What you should do: Once the line containing "power.leakage_uw = 0.00268" is found in the entries below, restate it and each following line word for word, stopping after the line containing "registers in the".

Saved data entries
## config.mk

```make
export PLATFORM = sky130hd
export DESIGN_NAME = bank_switch_scanline_irq_mapper_top
export DESIGN_NICKNAME = d
export VERILOG_FILES = /design/src/bsirq_pkg.sv /design/src/bank_switch_scanline_irq_mapper_top.sv /design/src/bsirq_front.sv /design/src/bsirq_queue.sv /design/src/bsirq_back.sv
export SDC_FILE = /design/constraint.sdc
export NUM_CORES = 1
export LEC_CHECK = 0
export ABC_AREA = 1
export BUFFER_PORTS_ARGS = -buffer_cell sky130_fd_sc_hd__buf_2
export CAP_MARGIN = 20
export CORE_ASPECT_RATIO = 0.8
export CORE_UTILIZATION = 30
export DETAILED_ROUTE_END_ITERATION = 10
export SETUP_SLACK_MARGIN = 0.02
export SKIP_CTS_REPAIR_TIMING = 1
export SLEW_MARGIN = 20
export SYNTH_ARGS = -nofsm -noshare
export SYNTH_HDL_FRONTEND = slang
export SYNTH_SLANG_ARGS = --single-unit
```

## constraint.sdc

```tcl
create_clock -name i_clk -period 2.7 [get_ports i_clk]
set_input_delay 0.54 -clock i_clk [delete_from_list [all_inputs] [get_ports i_clk]]
set_output_delay 0.54 -clock i_clk [all_outputs]
set_load 0.005 [all_outputs]
```

## src/bsirq_pkg.sv

```systemverilog
`timescale 1ns / 1ps
// shared types and constants for the bank switch scanline irq mapper
package bsirq_pkg;

    // result kinds
    typedef enum logic [1:0] {
        KIND_PATTERN = 2'd0,
        KIND_PROGRAM = 2'd1,
        KIND_MIRROR  = 2'd2,
        KIND_IRQ     = 2'd3
    } t_kind;

    // register decode: address bits 15, 14, 13 and 0
    localparam logic [15:0] ADDR_MASK      = 16'hE001;
    localparam logic [15:0] REG_COMMAND    = 16'h8000;
    localparam logic [15:0] REG_DATA       = 16'h8001;
    localparam logic [15:0] REG_MIRROR     = 16'hA000;
    localparam logic [15:0] REG_RELOAD     = 16'hC000;
    localparam logic [15:0] REG_RELOAD_REQ = 16'hC001;
    localparam logic [15:0] REG_IRQ_OFF    = 16'hE000;
    localparam logic [15:0] REG_IRQ_ON     = 16'hE001;

    // command codes (low nibble of the command byte)
    localparam logic [3:0] CMD_PAT_PAIR0 = 4'd0;
    localparam logic [3:0] CMD_PAT_PAIR2 = 4'd1;
    localparam logic [3:0] CMD_PAT_4     = 4'd2;
    localparam logic [3:0] CMD_PAT_5     = 4'd3;
    localparam logic [3:0] CMD_PAT_6     = 4'd4;
    localparam logic [3:0] CMD_PAT_7     = 4'd5;
    localparam logic [3:0] CMD_PRG_A     = 4'd6;
    localparam logic [3:0] CMD_PRG_B     = 4'd7;
    localparam logic [3:0] CMD_PAT_1     = 4'd8;
    localparam logic [3:0] CMD_PAT_3     = 4'd9;
    localparam logic [3:0] CMD_PRG_C     = 4'd15;

    // first line on which an hblank is ignored
    localparam logic [8:0] LINE_LIMIT = 9'd241;

    // one classified item: one or two results sharing kind and bank
    typedef struct packed {
        t_kind      kind;
        logic [2:0] slot_a;
        logic [2:0] slot_b;
        logic [7:0] bank;
        logic       two;
    } t_job;

    // queue status seen by both sides
    typedef struct packed {
        logic full;
        logic empty;
    } t_q_status;

endpackage

```

## src/bank_switch_scanline_irq_mapper_top.sv

```systemverilog
`timescale 1ns / 1ps
// top level of the bank switch scanline irq mapper
//
// Takes one item per cycle: a cpu register write (address bits 15, 14, 13
// and 0 decoded) or an hblank event. The front end decodes the item, updates
// the command byte, reload latch, irq enable and scanline counter in the
// same cycle, and turns any item that has results, mirroring writes among
// them, into a job in a short queue (QUEUE_DEPTH entries). The back end pulls
// jobs and sends one result item per cycle, while i_out_stall is low, through
// a registered output; a write to the data register under command 0 or 1
// yields two pattern-slot results, everything else at most one. Items with no
// result (command, reload and irq enable writes, data writes under unused
// command codes, most hblanks, undecoded addresses) never enter the queue.
// Input is stalled only while the queue is full, so the sustained rate is one
// item per cycle, bounded by the output port at one result per cycle. An
// accepted item is written into the queue and then loaded into the output
// register. o_last marks the final result of each item.
module bank_switch_scanline_irq_mapper_top #(
    parameter int QUEUE_DEPTH = 4
) (
    input  logic        i_clk,
    input  logic        i_rst_n,
    // input item channel
    input  logic        i_in_valid,
    output logic        o_in_stall,
    input  logic        i_action,
    input  logic [15:0] i_address,
    input  logic [7:0]  i_value,
    input  logic [8:0]  i_scanline,
    input  logic        i_render_on,
    // result item channel
    output logic        o_out_valid,
    input  logic        i_out_stall,
    output logic [1:0]  o_kind,
    output logic [2:0]  o_slot,
    output logic [7:0]  o_bank,
    output logic        o_last
);
    import bsirq_pkg::*;

    t_job      push_job;
    t_job      head_job;
    logic      push;
    logic      pop;
    t_q_status q_status;

    // decode and state update
    bsirq_front u_front (
        .i_clk       (i_clk),
        .i_rst_n     (i_rst_n),
        .i_in_valid  (i_in_valid),
        .o_in_stall  (o_in_stall),
        .i_action    (i_action),
        .i_address   (i_address),
        .i_value     (i_value),
        .i_scanline  (i_scanline),
        .i_render_on (i_render_on),
        .i_q_status  (q_status),
        .o_push      (push),
        .o_job       (push_job)
    );

    // decoupling queue
    bsirq_queue #(
        .DEPTH (QUEUE_DEPTH)
    ) u_queue (
        .i_clk    (i_clk),
        .i_rst_n  (i_rst_n),
        .i_push   (push),
        .i_job    (push_job),
        .i_pop    (pop),
        .o_job    (head_job),
        .o_status (q_status)
    );

    // result sequencing and output register
    bsirq_back u_back (
        .i_clk       (i_clk),
        .i_rst_n     (i_rst_n),
        .i_job       (head_job),
        .i_q_status  (q_status),
        .o_pop       (pop),
        .o_out_valid (o_out_valid),
        .i_out_stall (i_out_stall),
        .o_kind      (o_kind),
        .o_slot      (o_slot),
        .o_bank      (o_bank),
        .o_last      (o_last)
    );

    // queue cannot be full and empty at once
    a_queue_state: assert property (@(posedge i_clk) disable iff (!i_rst_n)
        !(q_status.full && q_status.empty))
        else $error("queue reports full and empty together");

    // irq results carry zero slot and bank and end their item
    a_irq_fields: assert property (@(posedge i_clk) disable iff (!i_rst_n)
        (o_out_valid && o_kind == KIND_IRQ) |-> (o_slot == 3'd0 && o_bank == 8'd0 && o_last))
        else $error("irq result with nonzero fields");

    // program results only address slots 0..2, mirroring bank is one bit
    a_prog_mirror: assert property (@(posedge i_clk) disable iff (!i_rst_n)
        (o_out_valid && (o_kind == KIND_PROGRAM || o_kind == KIND_MIRROR))
        |-> (o_slot != 3'd3 && o_slot[2] == 1'b0 && o_last
             && (o_kind != KIND_MIRROR || (o_bank[7:1] == 7'd0 && o_slot == 3'd0))))
        else $error("bad program or mirroring result");

    // a result that is not last is followed by the same kind and bank
    a_pair_follow: assert property (@(posedge i_clk) disable iff (!i_rst_n)
        (o_out_valid && !i_out_stall && !o_last)
        |=> (o_out_valid && o_last && o_kind == KIND_PATTERN
             && o_bank == $past(o_bank)))
        else $error("second pattern result missing after first");

endmodule

```

## src/bsirq_front.sv

```systemverilog
`timescale 1ns / 1ps
// front end: register decode, irq counter and job classification
module bsirq_front (
    input  logic                 i_clk,
    input  logic                 i_rst_n,
    input  logic                 i_in_valid,
    output logic                 o_in_stall,
    input  logic                 i_action,
    input  logic [15:0]          i_address,
    input  logic [7:0]           i_value,
    input  logic [8:0]           i_scanline,
    input  logic                 i_render_on,
    input  bsirq_pkg::t_q_status i_q_status,
    output logic                 o_push,
    output bsirq_pkg::t_job      o_job
);
    import bsirq_pkg::*;

    logic [7:0] r_cmd, n_cmd;
    logic [7:0] r_count, n_count;
    logic [7:0] r_reload, n_reload;
    logic       r_irq_on, n_irq_on;
    logic       r_pend, n_pend;
    logic       accept;
    logic [2:0] x_flip;
    t_job       job;
    logic       has_job;

    assign o_in_stall = i_q_status.full;
    assign accept     = i_in_valid && !i_q_status.full;
    assign x_flip     = {r_cmd[7], 2'b00};

    always_comb begin
        n_cmd    = r_cmd;
        n_count  = r_count;
        n_reload = r_reload;
        n_irq_on = r_irq_on;
        n_pend   = r_pend;
        job      = '0;
        has_job  = 1'b0;
        job.bank = i_value;
        if (accept) begin
            if (!i_action) begin
                case (i_address & ADDR_MASK)
                    REG_COMMAND: n_cmd = i_value;
                    REG_DATA: begin
                        has_job  = 1'b1;
                        job.kind = KIND_PATTERN;
                        case (r_cmd[3:0])
                            CMD_PAT_PAIR0: begin
                                job.slot_a = 3'd0 ^ x_flip;
                                job.slot_b = 3'd1 ^ x_flip;
                                job.two    = 1'b1;
                            end
                            CMD_PAT_PAIR2: begin
                                job.slot_a = 3'd2 ^ x_flip;
                                job.slot_b = 3'd3 ^ x_flip;
                                job.two    = 1'b1;
                            end
                            CMD_PAT_4, CMD_PAT_5, CMD_PAT_6, CMD_PAT_7: begin
                                job.slot_a = (r_cmd[2:0] + 3'd2) ^ x_flip;
                            end
                            CMD_PRG_A: begin
                                job.kind   = KIND_PROGRAM;
                                job.slot_a = r_cmd[6] ? 3'd1 : 3'd0;
                            end
                            CMD_PRG_B: begin
                                job.kind   = KIND_PROGRAM;
                                job.slot_a = r_cmd[6] ? 3'd2 : 3'd1;
                            end
                            CMD_PAT_1: job.slot_a = 3'd1;
                            CMD_PAT_3: job.slot_a = 3'd3;
                            CMD_PRG_C: begin
                                job.kind   = KIND_PROGRAM;
                                job.slot_a = r_cmd[6] ? 3'd0 : 3'd2;
                            end
                            default: has_job = 1'b0;
                        endcase
                    end
                    REG_MIRROR: begin
                        has_job  = 1'b1;
                        job.kind = KIND_MIRROR;
                        job.bank = {7'd0, i_value[0]};
                    end
                    REG_RELOAD:     n_reload = i_value;
                    REG_RELOAD_REQ: n_pend   = 1'b1;
                    REG_IRQ_OFF:    n_irq_on = 1'b0;
                    REG_IRQ_ON:     n_irq_on = 1'b1;
                    default: ;
                endcase
                // pending reload copies after any write
                if (n_pend) begin
                    n_count = n_reload;
                end
            end else if (i_scanline < LINE_LIMIT) begin
                n_pend = 1'b0;
                if (i_render_on) begin
                    if (r_count == 8'd0) begin
                        n_count = r_reload;
                        n_pend  = 1'b1;
                        if (r_irq_on) begin
                            has_job  = 1'b1;
                            job.kind = KIND_IRQ;
                            job.bank = 8'd0;
                        end
                    end else begin
                        n_count = r_count - 8'd1;
                    end
                end
            end
        end
    end

    assign o_push = has_job;
    assign o_job  = job;

    always_ff @(posedge i_clk) begin
        if (!i_rst_n) begin
            r_cmd    <= '0;
            r_count  <= '0;
            r_reload <= '0;
            r_irq_on <= 1'b0;
            r_pend   <= 1'b0;
        end else begin
            r_cmd    <= n_cmd;
            r_count  <= n_count;
            r_reload <= n_reload;
            r_irq_on <= n_irq_on;
            r_pend   <= n_pend;
        end
    end

endmodule

```

## src/bsirq_queue.sv

```systemverilog
`timescale 1ns / 1ps
// short job queue between front and back
module bsirq_queue #(
    parameter int DEPTH = 4
) (
    input  logic                 i_clk,
    input  logic                 i_rst_n,
    input  logic                 i_push,
    input  bsirq_pkg::t_job      i_job,
    input  logic                 i_pop,
    output bsirq_pkg::t_job      o_job,
    output bsirq_pkg::t_q_status o_status
);
    import bsirq_pkg::*;

    localparam int PW = (DEPTH > 1) ? $clog2(DEPTH) : 1;
    localparam int CW = $clog2(DEPTH + 1);

    t_job          r_mem [DEPTH];
    logic [PW-1:0] r_wr, n_wr;
    logic [PW-1:0] r_rd, n_rd;
    logic [CW-1:0] r_cnt, n_cnt;
    logic          do_push;
    logic          do_pop;

    assign o_status.full  = (r_cnt == CW'(DEPTH));
    assign o_status.empty = (r_cnt == '0);
    assign do_push        = i_push && !o_status.full;
    assign do_pop         = i_pop && !o_status.empty;
    assign o_job          = r_mem[r_rd];

    always_comb begin
        n_wr  = r_wr;
        n_rd  = r_rd;
        n_cnt = r_cnt;
        if (do_push) begin
            n_wr = (r_wr == PW'(DEPTH - 1)) ? '0 : r_wr + PW'(1);
        end
        if (do_pop) begin
            n_rd = (r_rd == PW'(DEPTH - 1)) ? '0 : r_rd + PW'(1);
        end
        if (do_push && !do_pop) begin
            n_cnt = r_cnt + CW'(1);
        end else if (do_pop && !do_push) begin
            n_cnt = r_cnt - CW'(1);
        end
    end

    always_ff @(posedge i_clk) begin
        if (do_push) begin
            r_mem[r_wr] <= i_job;
        end
    end

    always_ff @(posedge i_clk) begin
        if (!i_rst_n) begin
            r_wr  <= '0;
            r_rd  <= '0;
            r_cnt <= '0;
        end else begin
            r_wr  <= n_wr;
            r_rd  <= n_rd;
            r_cnt <= n_cnt;
        end
    end

endmodule

```

## src/bsirq_back.sv

```systemverilog
`timescale 1ns / 1ps
// back end: splits jobs into result items behind an output register
module bsirq_back (
    input  logic                 i_clk,
    input  logic                 i_rst_n,
    input  bsirq_pkg::t_job      i_job,
    input  bsirq_pkg::t_q_status i_q_status,
    output logic                 o_pop,
    output logic                 o_out_valid,
    input  logic                 i_out_stall,
    output logic [1:0]           o_kind,
    output logic [2:0]           o_slot,
    output logic [7:0]           o_bank,
    output logic                 o_last
);
    import bsirq_pkg::*;

    logic       r_valid, n_valid;
    logic       r_second, n_second;
    t_kind      r_kind, n_kind;
    logic [2:0] r_slot, n_slot;
    logic [2:0] r_slot_b, n_slot_b;
    logic [7:0] r_bank, n_bank;
    logic       r_last, n_last;
    logic       out_free;

    assign out_free = !r_valid || !i_out_stall;

    always_comb begin
        n_valid  = r_valid;
        n_second = r_second;
        n_kind   = r_kind;
        n_slot   = r_slot;
        n_slot_b = r_slot_b;
        n_bank   = r_bank;
        n_last   = r_last;
        o_pop    = 1'b0;
        if (out_free) begin
            if (r_second) begin
                // second slot of a two-result write, same kind and bank
                n_valid  = 1'b1;
                n_slot   = r_slot_b;
                n_last   = 1'b1;
                n_second = 1'b0;
            end else if (!i_q_status.empty) begin
                o_pop    = 1'b1;
                n_valid  = 1'b1;
                n_kind   = i_job.kind;
                n_slot   = i_job.slot_a;
                n_slot_b = i_job.slot_b;
                n_bank   = i_job.bank;
                n_last   = !i_job.two;
                n_second = i_job.two;
            end else begin
                n_valid = 1'b0;
            end
        end
    end

    always_ff @(posedge i_clk) begin
        if (!i_rst_n) begin
            r_valid  <= 1'b0;
            r_second <= 1'b0;
        end else begin
            r_valid  <= n_valid;
            r_second <= n_second;
        end
    end

    always_ff @(posedge i_clk) begin
        r_kind   <= n_kind;
        r_slot   <= n_slot;
        r_slot_b <= n_slot_b;
        r_bank   <= n_bank;
        r_last   <= n_last;
    end

    assign o_out_valid = r_valid;
    assign o_kind      = r_kind;
    assign o_slot      = r_slot;
    assign o_bank      = r_bank;
    assign o_last      = r_last;

endmodule
```

==> results.toml, run 1 <==
[layout]
synthToLayoutAreaGrowth_pct = 21.8
finish.utilization_pct = 38.0
drive_gt1_share_pct = 16.1
nets = 674
layout_common_cells = "107 x nor2_1, 99 x nand2_1, 81 x edfxtp_1"
num-fill-cells = 1678
n_antenna_cell = 0
layout_commonest_cell = "nor2_1"

[hold_path]
holdPathEnd = "u_front.r_irq_on"
hold_start = "i_address[0]"
hp-class = "in -> reg"
min_path_cells = 3

[placed_design]
place_hpwl_mm = 7.72
gp_congestion = 0.802
preCtsSetupSlack_ps = 148
io_buffers = 42

[sta]
finalSetupViolCount = 0
final.period_utilization_pct = 89.4
fmax_mhz = 414
rsz0062_at_grt = "no"
setup_slack_ps = 287
hold_violations = 0
final_max_slew_viol_count = 0
fin_skew_ps = 10.1
period_needed_ps = 2410
worst_pin_slew_ps = 553
fin_setup_tns_ps = 0
slew_headroom_pct = 63.0

[detailed_routing]
drt-pass1-iter-count = 5
wl_per_cell_um = 13.5
drc = 0
drt_iter0_markers = 245
drt.antenna.violating_nets = 0
vias_per_cell = 4.59
vias = 3940
wl_mm = 11.6

[grt]
grt_util_met2_pct = 21.1
grt_remaining_overflow = 0
grt_util_met1_pct = 18.4
grt_pass1_wl_mm = 18.9
antenna_found_initial = 1
grt_max_degree = 33
top_usage_layer = "met2"
track_usage_pct = 13.8
first_global_vias = 3675
grt.met3_usage_pct = 4.19

[critical_path]
rr_endpoint = "u_queue.r_cnt[2]"
cp_max_fo = 3
reg2reg_depth = 18
worstSetupEndpointType = "flip-flop"
rrSetupSlack_ps = 290
worst_setup_path_start_kind = "flip-flop"
critPathRequiredTime_ps = 3040
crit_arrival_ps = 2750
crit_type = "reg -> reg"
regToRegStartpoint = "u_front.r_count[1]"

[logic_synthesis]
synth_seq_cells = 116
syn-num-nets = 618
synthCells = 570
ys_warn_count = 0
synthDistinctLibCells = 36
avgSynthCellArea_um2 = 9.23
synth-seq-area-share_pct = 59.5
netlist_area_um2 = 5260

[power_and_ir_drop]
fin_total_pwr_uw = 6180
ir_worst_vdd_mv = 0.379
switching_power_uw = 1820
p_comb_share_pct = 22.1
power_density_nw_per_um2 = 964
clock_power_share_pct = 40.2
power.leakage_uw = 0.00268
pwr-share-seq_pct = 37.7
p_int_uw = 4360
swShare_pct = 29.5

[clocking]
clk_latency_ps = 410
cts_made_buffers = 17
clock-root-buffer = "clkbuf_16"
numClockSinks = 116
clk_pin_slew_ps = 60
cts_tree = "built"
htree_num_levels = 4
clk_path_buf_depth = 2

[floorplan]
die-height_um = 120
core-area_um2 = 16900
dieWidth_um = 150
design.die.area_um2 = 18100
rows = 42
ioPinCount = 55
start_util_pct = 31.2

[run]
cap_viol_max_count = 0

[outcome]
status = "finished, final reports clean"
metrics by stage:
| stage | cells | cell area [um^2] | hold slack [ps] |
|---|---|---|---|
| 4_1_cts | 859 | 6400 | 405 |
| 3_3_place_gp | 827 | 5750 | 453 |
| 2_1_floorplan | 570 | 5260 | 438 |
| 6_report | 859 | 6410 | 417 |
| 3_5_place_dp | 827 | 5750 | 458 |
| 5_1_grt | 859 | 6410 | 422 |
cell usage after synthesis (all sizes together):
| cell type | n | area [um^2] |
|---|---|---|
| clkinv | 2 | 7.51 |
| nand2 | 103 | 420 |
| xor2 | 1 | 8.76 |
| a211oi | 1 | 7.51 |
| nor3 | 2 | 10.0 |
| o211ai | 5 | 37.5 |
| clkbuf | 9 | 33.8 |
| xnor2 | 1 | 8.76 |
| dfxtp | 35 | 701 |
| nand3 | 27 | 145 |
| inv | 61 | 231 |
| edfxtp | 81 | 2430 |
| or2 | 2 | 12.5 |
| o21ai | 65 | 325 |
| buf | 9 | 61.3 |
| nand4 | 3 | 18.8 |
| and2 | 1 | 6.26 |
| a21oi | 24 | 120 |
| a31oi | 3 | 18.8 |
| o211a | 1 | 10.0 |
| ha | 8 | 100 |
| nor2 | 112 | 444 |
| fa | 1 | 20.0 |
| o22ai | 13 | 81.3 |
kinds of logic (layout without fill, tap and decap cells):
logic type | Yosys count | in the layout | share of synthesized area [%]
buffers and inverters | 81 | 150 | 6.35
XOR/XNOR | 2 | 2 | 0.333
flip-flops | 116 | 116 | 59.5
AND/OR/NAND/NOR | 250 | 250 | 20.1
adder cells (fa/ha/maj) | 9 | 9 | 2.28
AO/OA/AOI/OAI | 112 | 112 | 11.4
power groups by stage:
stage	registers, uW	logic, uW	clock network [uW]
after floorplan	2380	890	0
after global placement	2360	1380	0
after detailed placement	2360	1380	0
after CTS	2330	1390	2520
after global routing	2350	1570	2600
final	2330	1360	2490
registers in the layout, summed over array words and instances (netlist names), 3 cells and up, named ones only:
name and cells:
u_back.o_bank 8, u_back.o_slot 3, u_front.r_count 8, u_front.r_cmd 6, u_queue.r_cnt 3, u_front.r_reload 8
u_back.r_slot_b 3, u_queue.r_mem 64
worst max path at each step:
stage,endpoint,from,cells past startpoint
detailed placement,u_queue.r_cnt[2],i_address[14],16
CTS,u_queue.r_cnt[2],u_front.r_count[1],18
global route,u_queue.r_cnt[2],u_front.r_count[1],18
global placement,u_queue.r_cnt[2],i_address[14],16
finish,u_queue.r_cnt[2],u_front.r_count[1],18
floorplan,u_queue.r_cnt[2],i_address[14],15
worst max-delay path: stages (launching register included):
cell and delay (ps):
dfxtp_1 310, inv_1 90, ha_2 200, nand2_1 70, nor2_1 100, nand2_1 90, nor2_2 110, nand2_1 60
nand2_1 70, nand2_1 80, inv_1 60, ha_1 130, inv_1 70, fa_1 430, nor2_1 120, nor2_1 40
nand2_1 70, o21ai_0 70, a21oi_1 130
per-layer routing:
layer,vias up,share of wire [%]
met4,2,1.2
met3,16,4.9
li1,2027,-
met1,1813,49
met2,82,45
met5,-,0.11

Result of this exercise:
power.leakage_uw = 0.00268
pwr-share-seq_pct = 37.7
p_int_uw = 4360
swShare_pct = 29.5

[clocking]
clk_latency_ps = 410
cts_made_buffers = 17
clock-root-buffer = "clkbuf_16"
numClockSinks = 116
clk_pin_slew_ps = 60
cts_tree = "built"
htree_num_levels = 4
clk_path_buf_depth = 2

[floorplan]
die-height_um = 120
core-area_um2 = 16900
dieWidth_um = 150
design.die.area_um2 = 18100
rows = 42
ioPinCount = 55
start_util_pct = 31.2

[run]
cap_viol_max_count = 0

[outcome]
status = "finished, final reports clean"
metrics by stage:
| stage | cells | cell area [um^2] | hold slack [ps] |
|---|---|---|---|
| 4_1_cts | 859 | 6400 | 405 |
| 3_3_place_gp | 827 | 5750 | 453 |
| 2_1_floorplan | 570 | 5260 | 438 |
| 6_report | 859 | 6410 | 417 |
| 3_5_place_dp | 827 | 5750 | 458 |
| 5_1_grt | 859 | 6410 | 422 |
cell usage after synthesis (all sizes together):
| cell type | n | area [um^2] |
|---|---|---|
| clkinv | 2 | 7.51 |
| nand2 | 103 | 420 |
| xor2 | 1 | 8.76 |
| a211oi | 1 | 7.51 |
| nor3 | 2 | 10.0 |
| o211ai | 5 | 37.5 |
| clkbuf | 9 | 33.8 |
| xnor2 | 1 | 8.76 |
| dfxtp | 35 | 701 |
| nand3 | 27 | 145 |
| inv | 61 | 231 |
| edfxtp | 81 | 2430 |
| or2 | 2 | 12.5 |
| o21ai | 65 | 325 |
| buf | 9 | 61.3 |
| nand4 | 3 | 18.8 |
| and2 | 1 | 6.26 |
| a21oi | 24 | 120 |
| a31oi | 3 | 18.8 |
| o211a | 1 | 10.0 |
| ha | 8 | 100 |
| nor2 | 112 | 444 |
| fa | 1 | 20.0 |
| o22ai | 13 | 81.3 |
kinds of logic (layout without fill, tap and decap cells):
logic type | Yosys count | in the layout | share of synthesized area [%]
buffers and inverters | 81 | 150 | 6.35
XOR/XNOR | 2 | 2 | 0.333
flip-flops | 116 | 116 | 59.5
AND/OR/NAND/NOR | 250 | 250 | 20.1
adder cells (fa/ha/maj) | 9 | 9 | 2.28
AO/OA/AOI/OAI | 112 | 112 | 11.4
power groups by stage:
stage	registers, uW	logic, uW	clock network [uW]
after floorplan	2380	890	0
after global placement	2360	1380	0
after detailed placement	2360	1380	0
after CTS	2330	1390	2520
after global routing	2350	1570	2600
final	2330	1360	2490
registers in the layout, summed over array words and instances (netlist names), 3 cells and up, named ones only:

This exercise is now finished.